Task requirements
Print out the records below with nothing altered.

Data for this task

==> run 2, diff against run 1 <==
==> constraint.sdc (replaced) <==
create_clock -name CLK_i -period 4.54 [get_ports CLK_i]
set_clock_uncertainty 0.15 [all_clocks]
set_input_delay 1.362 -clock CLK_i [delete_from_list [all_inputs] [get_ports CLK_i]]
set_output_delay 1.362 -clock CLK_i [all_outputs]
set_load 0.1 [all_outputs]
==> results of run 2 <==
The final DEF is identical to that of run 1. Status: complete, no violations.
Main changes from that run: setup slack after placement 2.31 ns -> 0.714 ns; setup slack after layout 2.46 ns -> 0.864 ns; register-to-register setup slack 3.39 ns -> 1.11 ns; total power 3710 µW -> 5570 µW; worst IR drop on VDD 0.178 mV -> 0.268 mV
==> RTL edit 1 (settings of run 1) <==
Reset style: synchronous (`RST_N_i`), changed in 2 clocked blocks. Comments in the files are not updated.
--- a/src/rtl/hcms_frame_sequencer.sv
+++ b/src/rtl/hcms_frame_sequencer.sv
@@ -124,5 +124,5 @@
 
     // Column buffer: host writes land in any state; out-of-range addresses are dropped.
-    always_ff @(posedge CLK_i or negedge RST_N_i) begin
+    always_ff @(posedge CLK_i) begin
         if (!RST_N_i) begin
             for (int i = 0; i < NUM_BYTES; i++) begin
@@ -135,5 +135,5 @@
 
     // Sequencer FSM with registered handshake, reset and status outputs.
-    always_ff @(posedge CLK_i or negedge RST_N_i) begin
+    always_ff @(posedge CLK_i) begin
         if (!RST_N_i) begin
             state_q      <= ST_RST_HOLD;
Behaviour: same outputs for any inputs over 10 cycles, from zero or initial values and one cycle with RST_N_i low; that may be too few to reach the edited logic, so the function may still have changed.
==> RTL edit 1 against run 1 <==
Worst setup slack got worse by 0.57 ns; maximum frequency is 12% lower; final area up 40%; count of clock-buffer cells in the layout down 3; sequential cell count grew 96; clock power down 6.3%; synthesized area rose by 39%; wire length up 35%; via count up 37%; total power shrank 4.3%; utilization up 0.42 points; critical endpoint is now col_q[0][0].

Exercise response
==> run 2, diff against run 1 <==
==> constraint.sdc (replaced) <==
create_clock -name CLK_i -period 4.54 [get_ports CLK_i]
set_clock_uncertainty 0.15 [all_clocks]
set_input_delay 1.362 -clock CLK_i [delete_from_list [all_inputs] [get_ports CLK_i]]
set_output_delay 1.362 -clock CLK_i [all_outputs]
set_load 0.1 [all_outputs]
==> results of run 2 <==
The final DEF is identical to that of run 1. Status: complete, no violations.
Main changes from that run: setup slack after placement 2.31 ns -> 0.714 ns; setup slack after layout 2.46 ns -> 0.864 ns; register-to-register setup slack 3.39 ns -> 1.11 ns; total power 3710 µW -> 5570 µW; worst IR drop on VDD 0.178 mV -> 0.268 mV
==> RTL edit 1 (settings of run 1) <==
Reset style: synchronous (`RST_N_i`), changed in 2 clocked blocks. Comments in the files are not updated.
--- a/src/rtl/hcms_frame_sequencer.sv
+++ b/src/rtl/hcms_frame_sequencer.sv
@@ -124,5 +124,5 @@
 
     // Column buffer: host writes land in any state; out-of-range addresses are dropped.
-    always_ff @(posedge CLK_i or negedge RST_N_i) begin
+    always_ff @(posedge CLK_i) begin
         if (!RST_N_i) begin
             for (int i = 0; i < NUM_BYTES; i++) begin
@@ -135,5 +135,5 @@
 
     // Sequencer FSM with registered handshake, reset and status outputs.
-    always_ff @(posedge CLK_i or negedge RST_N_i) begin
+    always_ff @(posedge CLK_i) begin
         if (!RST_N_i) begin
             state_q      <= ST_RST_HOLD;
Behaviour: same outputs for any inputs over 10 cycles, from zero or initial values and one cycle with RST_N_i low; that may be too few to reach the edited logic, so the function may still have changed.
==> RTL edit 1 against run 1 <==
Worst setup slack got worse by 0.57 ns; maximum frequency is 12% lower; final area up 40%; count of clock-buffer cells in the layout down 3; sequential cell count grew 96; clock power down 6.3%; synthesized area rose by 39%; wire length up 35%; via count up 37%; total power shrank 4.3%; utilization up 0.42 points; critical endpoint is now col_q[0][0].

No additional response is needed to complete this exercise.